紙袋にリサの顔が重なり、「本当にこのまま帰っていいの?」と聞かれている気がする。
「着いたぞ」
端的な言葉にハッと顔を上げた瞬間、ブラッドリーの愛車がゆっくりとマンション前に停車した。
降りねえと。降りねえと。呪文のように心の内で繰り返し、強張る身体を無理矢理動かす。
「……なあ」
突然声をかけられ、思わずビクッと肩が跳ねてしまった。
機嫌が悪そうな、少し低い声音。恐る恐る視線だけブラッドリーを窺うと、何故か拗ねたような顔をしていた。
「それ、俺のじゃねえのかよ」
「えっ」
ちょい、と指差された先にあるのはネロが用意したチョコレートだ。
「……もらってくれんの?」
「はあ? 当たり前だろうが。逆に何で受け取らねえと思うんだよ」
「だって、あんなに沢山有名店のチョコもらってんじゃねえか」
「馬鹿かてめえは。店のチョコレートも悪くはないが、てめえが用意したもんじゃねえだろ」
「……ッ、でも、チョコなんか作んの初めてで、もしかしたら口に合わねえかも」
「てめえが作るもんにそんな心配しちゃいねえが、もしそうだったら来年に期待しといてやるよ。……なあ、今ここで食ってもいいか?」
ネロがおずおずと紙袋を差し出すと、受け取ったブラッドリーがウキウキと中から紙製の小箱を取り出す。
「む。開かねえ」
「あ、あたし開けるよ」
開封に苦戦するブラッドリーから箱を受け取ると、ネロは破らないよう丁寧に小箱を開けた。
三部屋に仕切られた中に収めていたのはトリュフチョコレートだ。パティシエをしている母の友人に相談し、ブラッドリーが好みそうな味を目指して作った。
美味しく出来たと思う。リサからもお墨付きをもらったが、果たしてブラッドリーの口に合うだろうか。
「おっ、美味そうじゃねえか。せっかくだ、ネロが食わせてくれよ」
まさかの提案に驚いたネロが意味を聞き返す前に、ブラッドリーは瞼を伏せて口をあーんと開けた。
(うわ、睫長っ! え、ほんとに口に入れんの……?)
ドキドキと心臓が煩く高鳴り続ける。震える指先でチョコレートを摘まみ上げ、ゆっくりと口元へ運んだ。
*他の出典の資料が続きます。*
--- design/flow/design.v ---
module top_level(f1,f2,p,in_1,in_2,out,clk,clk2);
input [7:0]in_1, in_2;
input clk;
input clk2;
input [15:0]p;   
input [15:0]f1,f2;  
output [15:0]out;
wire [15:0]a,b;
wire [15:0]r1,r2,r3,r4,r5;
convert inst_1(.float(a), .int8(in_1), .clk(clk));  
convert inst_2(.float(b), .int8(in_2), .clk(clk));
mult inst_3(.B(f1), .C(r1), .A(a), .clk(clk));   
mult inst_4(.B(f2), .C(r2), .A(b), .clk(clk));
main_adder inst_5 (.AA(r1), .BB(r2),.clk(clk), .R_add(r3)); 
mux inst_6(.in1(r4), .in2(p), .sel(clk2), .out(r5));  
main_adder inst_7 (.AA(r3), .BB(r5),.clk(clk), .R_add(r4));  
assign out=r4;
endmodule
module convert( float, int8,clk);
input clk;
output [15:0] float;
input [7:0] int8;
reg [4:0] exp;
reg [9:0] mantissa;
integer i;
always @(negedge clk)
begin
if(int8 != 8'b0) 
begin
for(i = 0; i < 8; i = i + 1)
    if(int8[i]) 
      exp = i;
      if(exp < 10)
      mantissa = int8 << (10 - exp);
      else
      mantissa = int8;
      exp = exp + 15;
 end
else begin
 mantissa=0;
exp=0;
    end
end
assign float = {1'b0, exp, mantissa};
endmodule
module mult(B,C, A, clk);
input  [15:0]A;
input clk;
input [15:0]B;
output reg    [15:0]C;
wire          [5:0]e;   
wire           [21:0]m;  
wire            [10:0]A_m;     
wire            [10:0]B_m;     
reg           [4:0]C_e;  
wire            C_sign;  
reg           [9:0]C_m;  
assign C_sign=(A[15]^B[15]); 
assign e[5:0]=(A[14:10]+B[14:10]-4'b1111); 
assign A_m[10:0]={1'b1, A[9:0]};
assign B_m[10:0]={1'b1, B[9:0]};
assign m[21:0]=(A_m[10:0])*(B_m[10:0]);   
always@(posedge clk)
begin
if (A==0)   
  begin
  C<=16'b0;
  end
else begin
    if (m[21]==1'b1) 
    begin
    C_m=m[20:11];
    C_e=e[4:0]+m[21];
    C<={C_sign,C_e[4:0],C_m[9:0]};
    end 
    else begin
    C_m=m[19:10];
    C_e=e[4:0]+m[21];
    C<={C_sign,C_e[4:0],C_m[9:0]};
    end
end
end
endmodule
module main_adder (AA, BB,clk, R_add);
input [15:0] AA, BB; 
input clk;             
output  [15:0] R_add;                
wire [14:0]temp_Sum_M_C; 
wire [13:0]temp_Sub_M_C, temp_lza_count_reg;
wire [15:0]temp_L, temp_S;
compare_adder inst_1  (.C_L(temp_L), .C_S(temp_S), .A(AA), .B(BB),.clk(clk));  
shift_adder inst_2    ( temp_sign, temp_Sum_M_C, temp_Sub_M_C, temp_lza_count_reg, temp_L, temp_S,clk);
adder inst_3          (R_add, temp_L, temp_S, temp_sign, temp_Sum_M_C, temp_Sub_M_C, temp_lza_count_reg,clk );
endmodule
module compare_adder (C_L, C_S, A, B,clk);
input [15:0] A, B;
input clk;
output reg[15:0] C_L, C_S;
always@ (posedge clk)
if (A[14:0]>=B[14:0])
 begin
C_L<=A[15:0]; C_S<=B[15:0];
 end
 else begin
C_L<=B[15:0]; C_S<=A[15:0];
 end
endmodule
module shift_adder ( sign, Sum_M_C, Sub_M_C, lza_count_reg,L, S,clk);
input [15:0] L, S;  
input clk;             
output reg sign;                       
reg [13:0] M_C_L, M_C_S;        
reg [13:0]M_C_Lnew, M_C_Snew;   
output  reg[14:0] Sum_M_C;             
output  reg[13:0] Sub_M_C;            
reg [13:0] Sub_M_CS;                     
output reg [13:0] lza_count_reg;                
reg [4:0] count; 
always@ (*)
begin
M_C_L[13:0]={1'b1, L[9:0], 3'b000};                      
M_C_S[13:0]={1'b1, S[9:0], 3'b000};
sign=L[15];                                              
M_C_Snew[13:0]=M_C_S[13:0]>>(L[14:10]-S[14:10]);         
M_C_Lnew[13:0]=M_C_L[13:0];                              
Sum_M_C[14:0]=M_C_Lnew[13:0]+ M_C_Snew[13:0];            
Sub_M_C[13:0]=M_C_Lnew[13:0]- M_C_Snew[13:0];            
begin 
lza_count_reg=14;                                            
for( count=0; count<14; count=count+1 ) 
if( Sub_M_C[ count ] ) 
lza_count_reg=13-count; 
end 
end
endmodule
module adder(R_add, L, S, sign, Sum_M_C, Sub_M_C,lza_count_reg,clk );
input clk;
input [15:0] L, S;               
input sign;                       
input [14:0] Sum_M_C;             
input [13:0] Sub_M_C;            
reg [13:0] Sub_M_CS;                     
input [13:0] lza_count_reg;                
output reg [15:0] R_add;                
always @(posedge clk)
begin
if (L==0 &  S==0)
  begin
  R_add<=16'b0;
  end
  else begin
if (L[15]^S[15]==0)            
 begin
R_add[15]<=sign;                      
R_add[14:10]<=L[14:10]+Sum_M_C[14];   
 if (Sum_M_C[14]==1)
 begin
 R_add[9:0]<=Sum_M_C[13:4];
 end 
 else begin
 R_add[9:0]<=Sum_M_C[12:3];             
 end
 end 
 else begin                         
R_add[15]<=sign;
R_add[14:10]<=L[14:10]-lza_count_reg;
Sub_M_CS[13:0]=(Sub_M_C[13:0]<<lza_count_reg);
R_add[9:0]<=Sub_M_CS[12:3];          
end
end
end
endmodule
module mux(in1, in2, sel, out);  
input [15:0]in1,in2;
input sel;
output reg [15:0]out;
 always @ (*)  
 begin : MUX        
   if (sel == 1'b0) begin
      out = in1;
   end else begin
       out = in2 ;
   end
end
endmodule  
--- design/flow/run.sh ---
#!/bin/bash
# the make line also repeats each setting of config.mk as NAME=value (left out here)
make -C /OpenROAD-flow-scripts/flow DESIGN_CONFIG=/design/flow/config.mk WORK_HOME=/design/flow/orfs CLKGATE_MAP_FILE= finish
--- design/flow/config.mk ---
export PLATFORM = sky130hd
export DESIGN_NAME = top_level
export DESIGN_NICKNAME = top_level
export VERILOG_FILES = /design/flow/design.v
export SDC_FILE = /design/flow/constraint.sdc
export NUM_CORES = 4
export LEC_CHECK = 0
export ABC_AREA = 1
export CAP_MARGIN = 20
export CELL_PAD_IN_SITES_DETAIL_PLACEMENT = 0
export CORE_MARGIN = 10
export CORE_UTILIZATION = 40
export CTS_CLUSTER_DIAMETER = 337
export HOLD_SLACK_MARGIN = 0.23
export MIN_ROUTING_LAYER = met2
export PLACE_DENSITY_LB_ADDON = 0.02
export SLEW_MARGIN = 35
export TNS_END_PERCENT = 85
--- design/flow/constraint.sdc ---
create_clock -name core_clock -period 7.54 [get_ports {clk}]
set_input_delay 1.5080 -clock core_clock [delete_from_list [all_inputs] [get_ports {clk}]]
set_output_delay 1.5080 -clock core_clock [all_outputs]
set_load 0.01 [all_outputs]
==> flow_summary.yaml, run 1 <==
# yosys + openroad results
setup_path:
  end_kind: "register"
  crit_slowest_cell: "fa_1"
  crit_path_max_fanout: 7
  reg2reg_depth: 32
  cp.arrival_ns: 10.27
  cp-start-kind: "register"
  crit_type: "register to register"
  r2r_setup_slack_ns: -2.32
  timing.rr.end: "inst_3.C[14]$_SDFF_PN0_"
  path_buffers: 7
  path_depth: 32
  cpLargestDelayFamily: "adder cells"
  r2r_start: "inst_1.mantissa[5]$_SDFF_NP0_"
  cp-startpoint: "inst_1.mantissa[5]$_SDFF_NP0_"
  crit_top_cell: "fa_1"
  crit_path_end: "inst_3.C[14]$_SDFF_PN0_"
  cp.required_ns: 7.95
  worst_path_largest_cell_delay_ns: 0.53
clock_tree:
  hold_buffers: 0
  clockBufferDepth: 2
  htreeDepth: 4
  clk_pin_slew_ns: 0.07
  cts_sinks: 158
  cts_inserted_buffers: 17
  root_buffer: "clkbuf_16"
  clock_latency_ns: 0.50
  cts_tree: "built"
finish:
  nets: 3570
  postLayoutCoreUtil: 0.495
  area.growth.synth_to_final_pct: 22.8
  stdcell_count: 3792
  comb_area_mm2: 0.0145
  register_area_mm2: 0.00321
  fin_area_mm2: 0.0242
  fillers: 5027
sta:
  hold-worst-slack_ns: 0.368
  tightest_slew_ns: 0.937
  layout_setup_ws_ns: -2.32
  finClkSkew_ns: 0.0279
  setup-violations-final: 30
  rsz0062_at_grt: "yes"
  final_max_slew_viol_count: 0
  slew_headroom: 0.357
  hold_viol_final: 0
yosys:
  synth-xor-area-share: 0.0318
  yosys.area_share.simple: 0.244
  ys_types: 54
  syn_area_per_cell_um2: 6.93
  async_flop_share: 0
  syn-cell-area_mm2: 0.0197
  synth_flop_count: 158
  logic_family: "adder cells"
  aoi_share: 0.111
  netlist_top_cells_count: "nand2_1 (675), inv_1 (565), ha_1 (225), nand3_1 (199), fa_1 (166)"
  synth.yosys.warnings: 7
  synth-area-yosys_mm2: 0.0197
  fp_nets: 3298
  yosysTopAreaCell: "fa_1"
  mux_share: 0.00826
  synth_top_cell_by_count: "nand2_1"
  edf_count: 0
  area_leaders: "fa_1 (17%), dfxtp_1 (16%), ha_1 (14%), nand2_1 (13%), inv_1 (11%)"
  synthFlopType: "dfxtp_1"
  fa_ha_area_frac: 0.312
  ys_cells: 2841
  synth_cells: 2841
  yosys.area.top_type_share: 0.169
  ys_seq_frac: 0.161
floorplanning:
  chipArea_mm2: 0.0585
  die_h_um: 242
  core_area_mm2: 0.0488
  fp_util: 0.403
  ios: 82
  num_rows: 81
  die_w_um: 242
route:
  drt-total-wl_um: 58100
  drcViolationCount: 0
  ant_nets: 0
  avgRoutedWirePerCell_um: 15.3
  via_count: 26200
  drtIter0Drc: 3803
  drt_first_pass_iters: 10
  viasPerCell: 6.90
flow_run:
  cap_violations: 0
  log.warning_count: 86
worst_hold_path:
  holdPathEnd: "inst_7.inst_3.R_add[15]$_SDFF_PP0_"
  hp-start: "inst_7.inst_1.C_L[15]$_DFF_P_"
  holdPathStages: 0
  hold_path.class: "register to register"
global_routing:
  grt_pass1_vias: 28400
  grt_util_all_layers: 0.297
  grt_pass1_wl_um: 93400
  grt_overflow: 0
  grt_max_degree: 36
  antenna_found_initial: 0
place:
  place_area_mm2: 0.0228
  port_buffers: 81
  gp_congestion: 0.963
  dp.cells: 3702
  dp_hpwl_um: 47100
outcome:
  so_faults: "setup timing"
  outcome: "failed layout checks"
-- per-layer routing --
metal  share of wire  global-route usage  wire [um]
met4           0.050              0.0412       2930
met5          0.0031              0.0428        178
met1               0                   -          0
met2            0.53               0.340      30800
met3            0.42               0.425      24200
-- metrics by stage --
stage,TNS [ns],setup WS (ns)
after floorplan,-41.85,-2.29
after global placement,-52.38,-2.41
after detailed placement,-54.46,-2.51
after CTS,-45.15,-2.21
after global routing,-56.14,-2.63
final,-48.24,-2.32
-- area by class of cell --
class | count | area share
clock buffer | 20 | 0.0189
antenna | 2 | 0.000207
timing repair inverter | 1 | 0.000466
inverter | 576 | 0.0902
tap | 664 | 0.0344
sequential | 158 | 0.133
multi-input combinational | 2002 | 0.600
clock inverter | 42 | 0.00911
timing repair buffer | 327 | 0.114
-- repair_timing --
action                                 4_1_cts  5_1_grt
cloned                                       1        1
resized                                     75       67
buffers inserted                            30       10
endpoints found under the hold margin        0        0
pin swaps                                   43       47
setup endpoints to repair                   30       34
==> run 2, diff against run 1 <==
Settings changed: CELL_PAD_IN_SITES_DETAIL_PLACEMENT 0 to not set, CORE_ASPECT_RATIO set to 1.81, CORE_MARGIN 10 to 2, CORE_UTILIZATION 40 to 71, CTS_CLUSTER_DIAMETER 337 to 362, CTS_CLUSTER_SIZE set to 53, HOLD_SLACK_MARGIN 0.23 to not set, MAX_ROUTING_LAYER set to met4, MIN_ROUTING_LAYER met2 to met1, PLACE_DENSITY_LB_ADDON 0.02 to 0.01, SETUP_SLACK_MARGIN set to -1.05, SLEW_MARGIN 35 to 20, TNS_END_PERCENT 85 to not set.
Clock period 7.54 ns to 11.0 ns, I/O delays scaled along.
==> run 2 against run 1 <==
Effect of this change:
- still fails the layout checks on setup timing
- design area decreased by 8.1%
- synthesized cell count unchanged
- utilization up 31 points
==> flow_summary.yaml, run 2 <==
# yosys + openroad results
yosys:
  fp_nets: 3298
  synth_top_cell_by_count: "nand2_1"
  yosys.area_share.simple: 0.244
  logic_family: "adder cells"
  synthFlopType: "dfxtp_1"
  area_leaders: "fa_1 (17%), dfxtp_1 (16%), ha_1 (14%), nand2_1 (13%), inv_1 (11%)"
  synth-xor-area-share: 0.0318
  yosysTopAreaCell: "fa_1"
  fa_ha_area_frac: 0.312
  netlist_top_cells_count: "nand2_1 (675), inv_1 (565), ha_1 (225), nand3_1 (199), fa_1 (166)"
  synth_cells: 2841
  synth-area-yosys_mm2: 0.0197
  mux_share: 0.00826
  ys_seq_frac: 0.161
  synth.yosys.warnings: 7
  aoi_share: 0.111
  async_flop_share: 0
  yosys.area.top_type_share: 0.169
  ys_cells: 2841
  ys_types: 54
  syn_area_per_cell_um2: 6.93
  edf_count: 0
  synth_flop_count: 158
  syn-cell-area_mm2: 0.0197
place:
  dp.cells: 3246
  gp_congestion: 1.02
  port_buffers: 81
  dp_hpwl_um: 46400
setup_path:
  cp-start-kind: "register"
  crit_top_cell: "fa_1"
  crit_type: "register to register"
  cp.arrival_ns: 12.55
  path_depth: 34
  reg2reg_depth: 34
  r2r_setup_slack_ns: -1.23
  r2r_start: "inst_1.mantissa[5]$_SDFF_NP0_"
  crit_slowest_cell: "fa_1"
  path_buffers: 8
  crit_path_max_fanout: 3
  worst_path_largest_cell_delay_ns: 0.56
  crit_path_end: "inst_3.C[14]$_SDFF_PN0_"
  cp.required_ns: 11.33
  cpLargestDelayFamily: "adder cells"
  cp-startpoint: "inst_1.mantissa[5]$_SDFF_NP0_"
  timing.rr.end: "inst_3.C[14]$_SDFF_PN0_"
  end_kind: "register"
floorplanning:
  num_rows: 82
  die_w_um: 128
  chipArea_mm2: 0.0291
  core_area_mm2: 0.0275
  ios: 82
  die_h_um: 228
  fp_util: 0.716
global_routing:
  grt_overflow: 0
  grt_pass1_wl_um: 94100
  grt_util_all_layers: 0.418
  grt_pass1_vias: 20100
  antenna_found_initial: 0
  grt_max_degree: 65
outcome:
  so_faults: "setup timing"
  outcome: "failed layout checks"
clock_tree:
  htreeDepth: 4
  clockBufferDepth: 2
  cts_sinks: 158
  clock_latency_ns: 0.50
  root_buffer: "clkbuf_16"
  cts_inserted_buffers: 17
  hold_buffers: 0
  clk_pin_slew_ns: 0.07
  cts_tree: "built"
route:
  insertedDiodeCount: 0
  drtIter0Drc: 1755
  avgRoutedWirePerCell_um: 18.1
  drt_first_pass_iters: 12
  ant_nets: 0
  via_count: 19900
  drcViolationCount: 0
  drt-total-wl_um: 60000
  viasPerCell: 6.01
worst_hold_path:
  holdPathStages: 0
  hold_path.class: "register to register"
  hp-start: "inst_5.inst_1.C_L[15]$_DFF_P_"
  holdPathEnd: "inst_5.inst_3.R_add[15]$_SDFF_PP0_"
sta:
  final_max_slew_viol_count: 0
  rsz0062_at_grt: "yes"
  slew_headroom: 0.296
  layout_setup_ws_ns: -1.23
  hold_viol_final: 0
  finClkSkew_ns: 0.0440
  tns_ns: -12.73
  tightest_slew_ns: 1.05
  setup-violations-final: 23
finish:
  register_area_mm2: 0.00318
  fillers: 1842
  stdcell_count: 3314
  comb_area_mm2: 0.0141
  nets: 3422
  area.growth.synth_to_final_pct: 12.8
flow_run:
  log.warning_count: 84
  cap_violations: 0
[run 2: layout make-up]
cell class,instances,area share
clock buffers,17,0.0191
clock inverters,45,0.0144
inverters,576,0.0973
multi-input cells,2002,0.634
flip-flops and latches,158,0.143
well taps,336,0.0189
repair buffers,180,0.0731
[run 2: metal layers]
metal,wire length [um],global-route usage,vias up
li1,-,-,9175
met2,30900,0.745,1078
met5,0,-,-
met1,19600,0.384,9227
met4,5900,0.326,0
met3,3540,0.0727,451
[run 2: what timing repair did]
item                                    4_1_cts  5_1_grt
endpoints found under the setup margin        1        4
pin swaps                                     7       26
gates resized                                 8       39
buffers inserted                              2        6
[run 2: stage by stage]
stage	setup WS, ns	instance area [um2]	hold slack, ns	util
3_3_place_gp	-0.816	21200	0.381	0.772
6_report	-1.23	22200	0.400	0.808
4_1_cts	-1.03	22000	0.387	0.801
5_1_grt	-1.45	22200	0.403	0.808
2_1_floorplan	-1.00	19700	0.424	-
3_5_place_dp	-1.13	21200	0.381	0.772
==> run 3, diff against run 2 <==
Settings changed: CORE_ASPECT_RATIO 1.81 to not set, CORE_UTILIZATION 71 to 72, CTS_CLUSTER_DIAMETER 362 to 250, CTS_CLUSTER_SIZE 53 to 31, HOLD_SLACK_MARGIN set to 0.29, MAX_ROUTING_LAYER met4 to not set, MIN_ROUTING_LAYER met1 to not set, PLACE_DENSITY_LB_ADDON 0.01 to 0.16, SETUP_SLACK_MARGIN -1.05 to -0.2.
Clock period 11.0 ns to 9.83 ns, I/O delays scaled along.
==> run 3 against run 2 <==
Effect of this change:
- utilization increased by 3.8 points
- non-clock buffer count increased by 25
- the layout still fails its checks (setup timing)
- global-route usage decreased by 1.8 points
- die area decreased by 1.6%
==> flow_summary.yaml, run 3 <==
# yosys + openroad results
place:
  dp.cells: 3254
  dpl_worst_slack_ns: -1.45
  port_buffers: 81
  place_area_mm2: 0.0214
  gp_congestion: 0.957
  dp_hpwl_um: 41500
setup_path:
  cpLargestDelayFamily: "adder cells"
  crit_slowest_cell: "fa_1"
  r2r_setup_slack_ns: -1.58
  crit_type: "register to register"
  cp-startpoint: "inst_1.mantissa[2]$_SDFF_NP0_"
  timing.rr.end: "inst_3.C[14]$_SDFF_PN0_"
  path_buffers: 4
  reg2reg_depth: 31
  path_depth: 31
  end_kind: "register"
  crit_path_end: "inst_3.C[14]$_SDFF_PN0_"
  cp.arrival_ns: 11.77
  r2r_start: "inst_1.mantissa[2]$_SDFF_NP0_"
  worst_path_largest_cell_delay_ns: 0.56
  cp.required_ns: 10.19
  cp-start-kind: "register"
  crit_top_cell: "fa_1"
  crit_path_max_fanout: 9
clock_tree:
  root_buffer: "clkbuf_16"
  htreeDepth: 4
  clockBufferDepth: 2
  cts_tree: "built"
  hold_buffers: 0
  cts_inserted_buffers: 17
  cts_sinks: 158
  clk_pin_slew_ns: 0.06
  clock_latency_ns: 0.50
route:
  avgRoutedWirePerCell_um: 18.0
  drcViolationCount: 0
  via_count: 20200
  viasPerCell: 6.05
  ant_nets: 0
  drt_first_pass_iters: 8
  drtIter0Drc: 2035
  drt-total-wl_um: 60400
  insertedDiodeCount: 0
floorplanning:
  ios: 82
  chipArea_mm2: 0.0287
  num_rows: 60
  fp_util: 0.733
  core_area_mm2: 0.0269
  die_w_um: 169
  die_h_um: 169
yosys:
  fp_nets: 3298
  logic_family: "adder cells"
  synth_flop_count: 158
  syn-cell-area_mm2: 0.0197
  ys_cells: 2841
  edf_count: 0
  yosys.area_share.simple: 0.244
  syn_area_per_cell_um2: 6.93
  ys_seq_frac: 0.161
  synthFlopType: "dfxtp_1"
  synth_top_cell_by_count: "nand2_1"
  mux_share: 0.00826
  netlist_top_cells_count: "nand2_1 (675), inv_1 (565), ha_1 (225), nand3_1 (199), fa_1 (166)"
  aoi_share: 0.111
  fa_ha_area_frac: 0.312
  synth_cells: 2841
  area_leaders: "fa_1 (17%), dfxtp_1 (16%), ha_1 (14%), nand2_1 (13%), inv_1 (11%)"
  synth.yosys.warnings: 7
  ys_types: 54
  synth-area-yosys_mm2: 0.0197
  synth-xor-area-share: 0.0318
  async_flop_share: 0
  yosys.area.top_type_share: 0.169
  yosysTopAreaCell: "fa_1"
sta:
  finClkSkew_ns: 0.0687
  setup-violations-final: 30
  rsz0062_at_grt: "yes"
  hold_viol_final: 0
  tightest_slew_ns: 1.05
  final_max_slew_viol_count: 0
  slew_headroom: 0.300
  layout_setup_ws_ns: -1.58
finish:
  postLayoutCoreUtil: 0.846
  fin_area_mm2: 0.0227
  area.growth.synth_to_final_pct: 15.5
  nets: 3447
  stdcell_count: 3344
global_routing:
  antenna_found_initial: 0
  grt_overflow: 0
  grt_pass1_wl_um: 93200
  grt_pass1_vias: 20200
  grt_max_degree: 61
  grt_util_all_layers: 0.400
outcome:
  outcome: "failed layout checks"
  so_faults: "setup timing"
worst_hold_path:
  hold_path.class: "register to register"
  holdPathEnd: "inst_7.inst_3.R_add[15]$_SDFF_PP0_"
  hp-start: "inst_7.inst_1.C_L[15]$_DFF_P_"
  holdPathStages: 0
flow_run:
  cap_violations: 0
  log.warning_count: 86
==> run 3: layer usage <==
metal  vias to the layer above  wire [um]  track usage  share of wire
met5                         -          0            0              0
met1                      9401      22400        0.475           0.37
met3                       363       5430       0.0686          0.090
met4                         0       3890        0.200          0.064
li1                       9216          -            -              -
met2                      1249      28700        0.699           0.47
==> run 3: layout make-up <==
cell class / instances / area [um2]
clock inverters: 42 / 239
multi-input cells: 2002 / 14400
inverters: 576 / 2170
well taps: 341 / 427
clock buffers: 20 / 468
fillers: 1573 / 4140
flip-flops and latches: 158 / 3210
repair buffers: 205 / 1790
==> run 3: metrics by stage <==
step	TNS, ns	hold WS [ns]
2_1_floorplan	-9.94	0.424
3_3_place_gp	-13.17	0.366
3_5_place_dp	-17.83	0.369
4_1_cts	-16.22	0.378
5_1_grt	-27.44	0.393
6_report	-22.52	0.374
==> run 3: what timing repair did <==
action | 4_1_cts | 5_1_grt
setup buffers | 38 | 16
pin swaps | 53 | 46
resized | 62 | 76
setup endpoints to repair | 30 | 30
==> run 4, diff against run 3 <==
Settings changed: CAP_MARGIN 20 to 5, CORE_ASPECT_RATIO set to 1.81, CTS_CLUSTER_DIAMETER 250 to 362, CTS_CLUSTER_SIZE 31 to 53, HOLD_SLACK_MARGIN 0.29 to -0.03, MAX_ROUTING_LAYER set to met4, MIN_ROUTING_LAYER set to met1, PLACE_DENSITY_LB_ADDON 0.16 to 0.01, SETUP_SLACK_MARGIN -0.2 to 3.5.
Clock period 9.83 ns to 11.8 ns, I/O delays scaled along.
==> run 4 against run 3 <==
Effect of this change:
- the run now fails in global routing
- area after synthesis stayed put
- synthesized cell count unchanged
- die area grew 0.20%
==> flow_summary.yaml, run 4 <==
# flow metrics
outcome:
  outcome: "stopped before the end"
  stop_stage: "global routing"
  firstError: "[ERROR GRT-0116] Global routing finished with congestion. Check the congestion regions in the DRC Viewer."
clock_tree:
  cts_inserted_buffers: 17
  root_buffer: "clkbuf_16"
  clockBufferDepth: 2
  htreeDepth: 4
  hold_buffers: 0
  cts_sinks: 158
place:
  gp_congestion: 1.04
  dp_hpwl_um: 47900
  port_buffers: 81
yosys:
  synthFlopType: "dfxtp_1"
  area_leaders: "fa_1 (17%), dfxtp_1 (16%), ha_1 (14%), nand2_1 (13%), inv_1 (11%)"
  aoi_share: 0.111
  synth_top_cell_by_count: "nand2_1"
  synth-area-yosys_mm2: 0.0197
  synth_flop_count: 158
  yosys.area.top_type_share: 0.169
  syn_area_per_cell_um2: 6.93
  mux_share: 0.00826
  fp_nets: 3298
  netlist_top_cells_count: "nand2_1 (675), inv_1 (565), ha_1 (225), nand3_1 (199), fa_1 (166)"
  fa_ha_area_frac: 0.312
  syn-cell-area_mm2: 0.0197
  logic_family: "adder cells"
  synth-xor-area-share: 0.0318
  ys_types: 54
  yosys.area_share.simple: 0.244
  async_flop_share: 0
  edf_count: 0
  ys_seq_frac: 0.161
  synth_cells: 2841
  yosysTopAreaCell: "fa_1"
  ys_cells: 2841
  synth.yosys.warnings: 7
global_routing:
  grt_overflow: 2
  grt_util_all_layers: 0.724
floorplanning:
  die_h_um: 226
  chipArea_mm2: 0.0287
  die_w_um: 127
  core_area_mm2: 0.0270
  ios: 82
  fp_util: 0.730
  num_rows: 81
-- run 4: metrics by stage --
step                      hold WS [ns]  std cells  worst slack, ns  area, um2
after CTS                        0.376       3363           -0.309      23800
after detailed placement         0.366       3202           -0.723      21400
after global placement           0.361       3202           -0.320      21400
after floorplan                  0.424       2841           -0.156      20500
-- run 4: layer usage --
layer | global-route usage | overflow
met4 | 0.738 | 0
met2 | 0.929 | 2
met5 | - | -
met1 | 0.691 | 0
met3 | 0.488 | 0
(わっ、唇触れちまった! 思ってたより柔らけえ……)
もぐもぐと咀嚼するブラッドリーを眺めながら、指先が知った感触を呼び戻す。……これは、しばらく忘れられそうにない。
「美味い!」
ゴクンと飲み込んだブラッドリーに満面の笑みを向けられ、ネロはホッと胸を撫で下ろした。
初めて作ったチョコレートだが口に合ったようで嬉しいし、この笑顔が大好きだなと改めて噛み締める。
「はは、口に合ったみたいでよかったよ。残りは家で食ってくれよな」
また手ずから食べさせるのは心臓が保たないので、ネロはいそいそと箱を閉じた。
「ネロ」
名を呼ばれ振り向くと、グッと肩を抱き寄せられた。
え、と思う間もなく頬と頬が触れる。ブラッドリーのマフラーに埋まった鼻から、一瞬でブラッドリーの香りに満たされた。
「チョコレートありがとな。すげえ嬉しい」
「へっ⁉ あ、うん、どういたしまして⁉」
(待て待て待て待てちょっと待ってくれブラッドにハグされてる⁉ え⁉ どうしよう⁉ どういうこと⁉)
思考回路がショートし、全く状況が整理できない。
あったかい事と、いい匂いがする事しか分からない。
混乱するネロをよそに、ブラッドリーはネロの頭をひと撫ですると抱き寄せていた身体を離した。
温もりを感じていた箇所をヒヤリとした空気が撫で、惚けていたネロはハッと我に返る。
顔が燃えるように熱い。
「えっと、あの、あたし、帰るね!」
それじゃ! と勢いに任せ、ネロは車から飛び出した。